Kidins220 promotes signaling via the BCR in primary B cells. (A) CFSE-labeled splenic B cells from CTRL and B-KO mice were stimulated with 1 µg/ml anti-IgM Fab′₂ fragments or 2.5 µg/ml CpG or left untreated (gray shaded). After 3 d the proliferation-induced dilution of the CFSE dye was measured by flow cytometry (three experimental repeats, n = 5). (B and C) Cells as in A were stimulated with anti-IgM Fab′₂ fragments for 11 h and analyzed by flow cytometry using anti-CD86 (B) and anti-CD69 (C) antibodies.

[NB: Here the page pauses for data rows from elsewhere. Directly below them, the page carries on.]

--- src/rtl/bcdn_counter.sv ---
// ---------------------------------------------------------------------------
// bcdn_counter
// DIGITS-digit cascaded BCD up/down counter with clear, validated parallel
// load, combinational ripple carry, sticky wrap flag and load-error pulse.
// Ports:
//   clk   - rising-edge clock
//   reset - asynchronous active-low reset
//   bus   - bcdn_counter_if.slave (x, up, clr, load, load_val in;
//           bcd_out, carry, ovf, load_err out)
// ---------------------------------------------------------------------------
module bcdn_counter
   import bcdn_counter_pkg::*;
   #(parameter int DIGITS = 4)
(
   input  logic           clk,
   input  logic           reset,
   bcdn_counter_if.slave  bus
);

   logic [DIGITS:0]           en_s;
   logic [DIGITS-1:0]         at_max_s;
   logic [DIGITS-1:0]         at_min_s;
   logic [DIGITS-1:0]         valid_s;
   logic [DIGIT_W*DIGITS-1:0] count_s;
   logic                      load_ok_s;
   logic                      load_bad_s;
   logic                      step_gate_s;
   logic                      ovf_r;
   logic                      ovf_next_s;
   logic                      load_err_r;

   // Ripple enable: digit i steps only when every lower digit is at its
   // terminal value for the current direction. en_s[DIGITS] is the full wrap.
   assign en_s[0] = bus.x;

   // A load request, accepted or rejected, pre-empts counting this edge.
   assign step_gate_s = ~bus.load;

   genvar gi;
   generate
      for (gi = 0; gi < DIGITS; gi++) begin : g_digit
         assign valid_s[gi]  = digit_valid(bus.load_val[DIGIT_W*gi +: DIGIT_W]);
         assign en_s[gi+1]   = en_s[gi] & (bus.up ? at_max_s[gi] : at_min_s[gi]);

         bcd_digit u_digit (
            .clk        (clk),
            .reset      (reset),
            .step_en    (en_s[gi] & step_gate_s),
            .up         (bus.up),
            .clr        (bus.clr),
            .load       (load_ok_s),
            .load_digit (bus.load_val[DIGIT_W*gi +: DIGIT_W]),
            .digit      (count_s[DIGIT_W*gi +: DIGIT_W]),
            .at_max     (at_max_s[gi]),
            .at_min     (at_min_s[gi])
         );
      end
   endgenerate

   assign load_ok_s  = bus.load & (&valid_s);
   assign load_bad_s = bus.load & ~(&valid_s) & ~bus.clr;

   // Sticky wrap flag: clr clears it, any load suppresses a same-cycle wrap.
   always_comb begin
      ovf_next_s = ovf_r;
      if (bus.clr) begin
         ovf_next_s = 1'b0;
      end else if (bus.load) begin
         ovf_next_s = ovf_r;
      end else if (en_s[DIGITS]) begin
         ovf_next_s = 1'b1;
      end else begin
         ovf_next_s = ovf_r;
      end
   end

   // Status flag registers.
   always_ff @(posedge clk or negedge reset) begin
      if (!reset) begin
         ovf_r      <= 1'b0;
         load_err_r <= 1'b0;
      end else begin
         ovf_r      <= ovf_next_s;
         load_err_r <= load_bad_s;
      end
   end

   assign bus.bcd_out  = count_s;
   assign bus.carry    = en_s[DIGITS];
   assign bus.ovf      = ovf_r;
   assign bus.load_err = load_err_r;

endmodule

--- src/flat_wrapper.sv ---
// flat-port wrapper written by rule: the top's interface ports become plain ports
module bcdn_counter_flat import bcdn_counter_pkg::*;
#(parameter int DIGITS = 4)
  (clk, reset, bus_x, bus_up, bus_clr, bus_load, bus_load_val, bus_bcd_out, bus_carry, bus_ovf, bus_load_err);
  bcdn_counter_if #(.DIGITS(DIGITS)) bus_i ();
  input  logic clk;
  input  logic reset;
  input wire logic [$bits(bus_i.x)-1:0] bus_x;
  input wire logic [$bits(bus_i.up)-1:0] bus_up;
  input wire logic [$bits(bus_i.clr)-1:0] bus_clr;
  input wire logic [$bits(bus_i.load)-1:0] bus_load;
  input wire logic [$bits(bus_i.load_val)-1:0] bus_load_val;
  output wire logic [$bits(bus_i.bcd_out)-1:0] bus_bcd_out;
  output wire logic [$bits(bus_i.carry)-1:0] bus_carry;
  output wire logic [$bits(bus_i.ovf)-1:0] bus_ovf;
  output wire logic [$bits(bus_i.load_err)-1:0] bus_load_err;
  assign bus_i.x = bus_x;
  assign bus_i.up = bus_up;
  assign bus_i.clr = bus_clr;
  assign bus_i.load = bus_load;
  assign bus_i.load_val = bus_load_val;
  assign bus_bcd_out = bus_i.bcd_out;
  assign bus_carry = bus_i.carry;
  assign bus_ovf = bus_i.ovf;
  assign bus_load_err = bus_i.load_err;
  bcdn_counter #(.DIGITS(DIGITS)) u_core (.clk(clk), .reset(reset), .bus(bus_i));
endmodule
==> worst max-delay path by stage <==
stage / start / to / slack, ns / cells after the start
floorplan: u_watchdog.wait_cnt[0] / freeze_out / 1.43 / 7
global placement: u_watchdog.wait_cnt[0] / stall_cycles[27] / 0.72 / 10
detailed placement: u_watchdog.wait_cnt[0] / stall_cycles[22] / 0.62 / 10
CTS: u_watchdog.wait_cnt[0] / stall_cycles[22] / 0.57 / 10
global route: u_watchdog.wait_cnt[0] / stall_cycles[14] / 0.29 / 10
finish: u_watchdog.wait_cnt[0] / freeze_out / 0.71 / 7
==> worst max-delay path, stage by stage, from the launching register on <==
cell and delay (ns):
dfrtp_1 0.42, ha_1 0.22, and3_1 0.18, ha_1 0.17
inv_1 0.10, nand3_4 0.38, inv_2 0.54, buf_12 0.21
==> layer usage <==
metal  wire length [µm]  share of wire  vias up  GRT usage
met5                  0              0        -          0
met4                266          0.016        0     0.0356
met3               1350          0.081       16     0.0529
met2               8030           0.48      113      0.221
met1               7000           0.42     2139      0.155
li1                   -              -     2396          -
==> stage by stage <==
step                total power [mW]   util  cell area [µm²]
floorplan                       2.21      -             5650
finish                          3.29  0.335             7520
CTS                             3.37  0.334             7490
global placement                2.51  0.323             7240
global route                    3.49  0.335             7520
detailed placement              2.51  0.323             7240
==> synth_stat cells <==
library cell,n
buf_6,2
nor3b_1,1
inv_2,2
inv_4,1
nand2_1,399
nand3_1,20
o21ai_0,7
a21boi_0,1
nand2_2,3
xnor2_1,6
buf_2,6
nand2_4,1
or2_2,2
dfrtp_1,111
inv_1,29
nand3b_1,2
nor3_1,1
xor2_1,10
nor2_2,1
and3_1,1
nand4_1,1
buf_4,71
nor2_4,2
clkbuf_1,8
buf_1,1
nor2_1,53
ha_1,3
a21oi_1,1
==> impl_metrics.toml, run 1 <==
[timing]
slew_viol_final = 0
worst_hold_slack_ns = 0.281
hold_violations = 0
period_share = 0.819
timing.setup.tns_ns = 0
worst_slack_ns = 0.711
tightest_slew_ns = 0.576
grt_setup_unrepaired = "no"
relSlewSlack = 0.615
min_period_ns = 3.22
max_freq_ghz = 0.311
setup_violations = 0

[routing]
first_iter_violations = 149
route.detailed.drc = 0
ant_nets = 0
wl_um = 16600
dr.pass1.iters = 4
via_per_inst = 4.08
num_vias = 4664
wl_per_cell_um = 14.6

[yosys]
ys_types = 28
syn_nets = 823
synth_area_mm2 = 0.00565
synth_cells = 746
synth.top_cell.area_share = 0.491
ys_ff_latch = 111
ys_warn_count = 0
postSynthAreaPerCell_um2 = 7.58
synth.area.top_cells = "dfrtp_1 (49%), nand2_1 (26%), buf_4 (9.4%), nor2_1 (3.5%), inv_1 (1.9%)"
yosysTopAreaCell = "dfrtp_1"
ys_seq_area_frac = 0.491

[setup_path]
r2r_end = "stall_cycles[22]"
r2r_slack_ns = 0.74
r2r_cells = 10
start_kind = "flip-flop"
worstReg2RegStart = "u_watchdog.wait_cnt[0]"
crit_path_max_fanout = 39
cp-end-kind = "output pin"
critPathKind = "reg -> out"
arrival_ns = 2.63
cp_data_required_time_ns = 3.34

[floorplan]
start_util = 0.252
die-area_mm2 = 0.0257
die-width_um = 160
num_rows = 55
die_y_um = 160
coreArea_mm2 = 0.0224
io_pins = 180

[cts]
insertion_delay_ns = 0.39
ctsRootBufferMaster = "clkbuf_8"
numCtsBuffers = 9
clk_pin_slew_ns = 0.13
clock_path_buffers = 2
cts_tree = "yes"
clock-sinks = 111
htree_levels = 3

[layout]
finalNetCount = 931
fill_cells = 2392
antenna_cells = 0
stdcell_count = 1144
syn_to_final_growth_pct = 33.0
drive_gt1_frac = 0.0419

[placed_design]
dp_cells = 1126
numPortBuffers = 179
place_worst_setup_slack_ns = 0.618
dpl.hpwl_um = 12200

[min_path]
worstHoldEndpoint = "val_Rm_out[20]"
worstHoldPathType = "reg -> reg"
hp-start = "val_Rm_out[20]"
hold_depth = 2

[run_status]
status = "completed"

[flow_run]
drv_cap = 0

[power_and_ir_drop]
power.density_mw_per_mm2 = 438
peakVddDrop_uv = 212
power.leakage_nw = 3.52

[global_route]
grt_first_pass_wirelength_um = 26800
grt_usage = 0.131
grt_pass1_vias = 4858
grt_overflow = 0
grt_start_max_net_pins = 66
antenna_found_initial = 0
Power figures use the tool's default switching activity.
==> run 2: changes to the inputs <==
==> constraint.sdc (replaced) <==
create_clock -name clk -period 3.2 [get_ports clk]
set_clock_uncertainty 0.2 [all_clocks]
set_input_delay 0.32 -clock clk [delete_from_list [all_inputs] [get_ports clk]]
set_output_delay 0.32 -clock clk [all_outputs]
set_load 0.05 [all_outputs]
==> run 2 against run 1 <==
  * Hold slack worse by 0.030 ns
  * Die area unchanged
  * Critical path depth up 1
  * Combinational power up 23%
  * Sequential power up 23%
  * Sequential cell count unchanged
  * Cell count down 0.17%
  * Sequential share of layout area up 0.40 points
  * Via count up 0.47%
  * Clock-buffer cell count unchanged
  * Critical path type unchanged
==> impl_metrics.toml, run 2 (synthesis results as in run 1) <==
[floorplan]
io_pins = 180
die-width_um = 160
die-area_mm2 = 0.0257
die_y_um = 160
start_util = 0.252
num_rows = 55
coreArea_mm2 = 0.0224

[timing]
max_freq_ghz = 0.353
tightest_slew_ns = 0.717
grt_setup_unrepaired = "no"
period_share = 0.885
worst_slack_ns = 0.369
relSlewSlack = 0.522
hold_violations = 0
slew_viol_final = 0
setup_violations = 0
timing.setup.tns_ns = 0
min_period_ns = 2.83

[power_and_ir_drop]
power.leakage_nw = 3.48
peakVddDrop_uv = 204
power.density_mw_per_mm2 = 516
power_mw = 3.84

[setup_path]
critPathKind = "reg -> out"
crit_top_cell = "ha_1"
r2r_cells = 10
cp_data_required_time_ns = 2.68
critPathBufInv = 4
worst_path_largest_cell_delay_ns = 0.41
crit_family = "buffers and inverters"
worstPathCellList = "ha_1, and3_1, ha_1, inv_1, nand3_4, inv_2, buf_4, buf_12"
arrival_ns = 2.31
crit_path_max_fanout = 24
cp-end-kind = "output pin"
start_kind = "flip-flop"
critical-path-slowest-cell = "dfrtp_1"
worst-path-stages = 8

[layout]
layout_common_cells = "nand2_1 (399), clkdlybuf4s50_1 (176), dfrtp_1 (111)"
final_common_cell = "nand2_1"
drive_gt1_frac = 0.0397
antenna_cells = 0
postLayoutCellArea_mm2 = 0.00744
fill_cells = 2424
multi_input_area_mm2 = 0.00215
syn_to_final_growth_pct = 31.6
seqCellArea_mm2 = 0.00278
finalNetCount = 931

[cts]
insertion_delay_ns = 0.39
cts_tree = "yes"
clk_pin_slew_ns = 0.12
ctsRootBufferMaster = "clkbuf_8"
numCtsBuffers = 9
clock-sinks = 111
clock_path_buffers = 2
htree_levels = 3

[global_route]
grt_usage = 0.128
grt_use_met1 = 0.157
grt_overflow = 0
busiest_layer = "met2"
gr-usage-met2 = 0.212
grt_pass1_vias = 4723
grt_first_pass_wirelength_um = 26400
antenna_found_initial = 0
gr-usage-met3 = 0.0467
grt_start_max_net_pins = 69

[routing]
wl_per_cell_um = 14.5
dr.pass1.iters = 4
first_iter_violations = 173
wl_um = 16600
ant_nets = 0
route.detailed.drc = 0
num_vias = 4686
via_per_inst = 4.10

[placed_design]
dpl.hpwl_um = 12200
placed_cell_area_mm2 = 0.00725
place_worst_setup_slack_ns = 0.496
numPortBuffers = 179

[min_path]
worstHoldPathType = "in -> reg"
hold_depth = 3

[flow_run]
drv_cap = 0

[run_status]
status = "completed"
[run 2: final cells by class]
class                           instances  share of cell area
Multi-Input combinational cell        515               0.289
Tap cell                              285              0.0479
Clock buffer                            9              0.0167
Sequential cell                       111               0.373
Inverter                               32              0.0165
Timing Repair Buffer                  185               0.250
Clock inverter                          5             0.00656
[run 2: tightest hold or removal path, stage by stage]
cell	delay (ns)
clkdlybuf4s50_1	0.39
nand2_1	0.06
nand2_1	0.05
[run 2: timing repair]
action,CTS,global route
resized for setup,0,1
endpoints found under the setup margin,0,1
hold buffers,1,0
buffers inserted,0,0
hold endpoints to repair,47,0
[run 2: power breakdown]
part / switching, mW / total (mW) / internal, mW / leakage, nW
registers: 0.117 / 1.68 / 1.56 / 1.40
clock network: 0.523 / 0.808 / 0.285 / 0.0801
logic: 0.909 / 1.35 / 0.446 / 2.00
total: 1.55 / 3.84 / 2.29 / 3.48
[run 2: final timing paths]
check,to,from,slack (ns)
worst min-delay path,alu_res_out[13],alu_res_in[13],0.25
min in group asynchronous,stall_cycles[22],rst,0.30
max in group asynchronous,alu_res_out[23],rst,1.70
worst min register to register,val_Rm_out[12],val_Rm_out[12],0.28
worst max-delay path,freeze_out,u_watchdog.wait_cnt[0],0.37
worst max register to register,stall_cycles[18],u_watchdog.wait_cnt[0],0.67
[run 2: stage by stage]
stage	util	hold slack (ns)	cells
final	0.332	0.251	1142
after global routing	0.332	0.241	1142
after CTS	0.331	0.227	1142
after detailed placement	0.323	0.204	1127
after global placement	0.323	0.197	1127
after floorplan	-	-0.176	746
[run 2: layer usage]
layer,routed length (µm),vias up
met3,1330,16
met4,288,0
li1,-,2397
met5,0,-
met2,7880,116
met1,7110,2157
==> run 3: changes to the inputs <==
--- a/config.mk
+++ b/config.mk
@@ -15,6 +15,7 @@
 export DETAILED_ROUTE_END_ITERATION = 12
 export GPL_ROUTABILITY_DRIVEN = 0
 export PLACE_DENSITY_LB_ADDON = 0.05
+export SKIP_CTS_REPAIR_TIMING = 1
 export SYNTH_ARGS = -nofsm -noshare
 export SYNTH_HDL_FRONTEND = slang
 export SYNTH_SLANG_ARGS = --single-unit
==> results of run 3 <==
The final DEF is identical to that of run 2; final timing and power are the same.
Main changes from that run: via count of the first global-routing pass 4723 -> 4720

After normalization to the unstimulated cells, the fold induction of the mean fluorescent intensity (MFI) is shown (three experimental repeats, n = 5). (D) Ca²⁺ influx of the cells as in A was measured as in Fig. 2 D. Stimulation was induced with 1 µg/ml anti-IgM Fab′₂ fragments (arrow; two experimental repeats). (E) Cells as in A were stimulated with 3 µg/ml anti-IgM Fab′₂ fragments for the given time points and lysed, and proteins were separated by SDS-PAGE. Phospho-Mek, phospho-Erk, phospho-Akt, phospho-PLCγ2, and GAPDH were detected by WB (two to three experimental repeats). In all graphs, mean ± SEM is plotted. Paired two-tailed Student’s t test (ns, P > 0.05; *, P < 0.05; **, P < 0.01; ***, P < 0.001).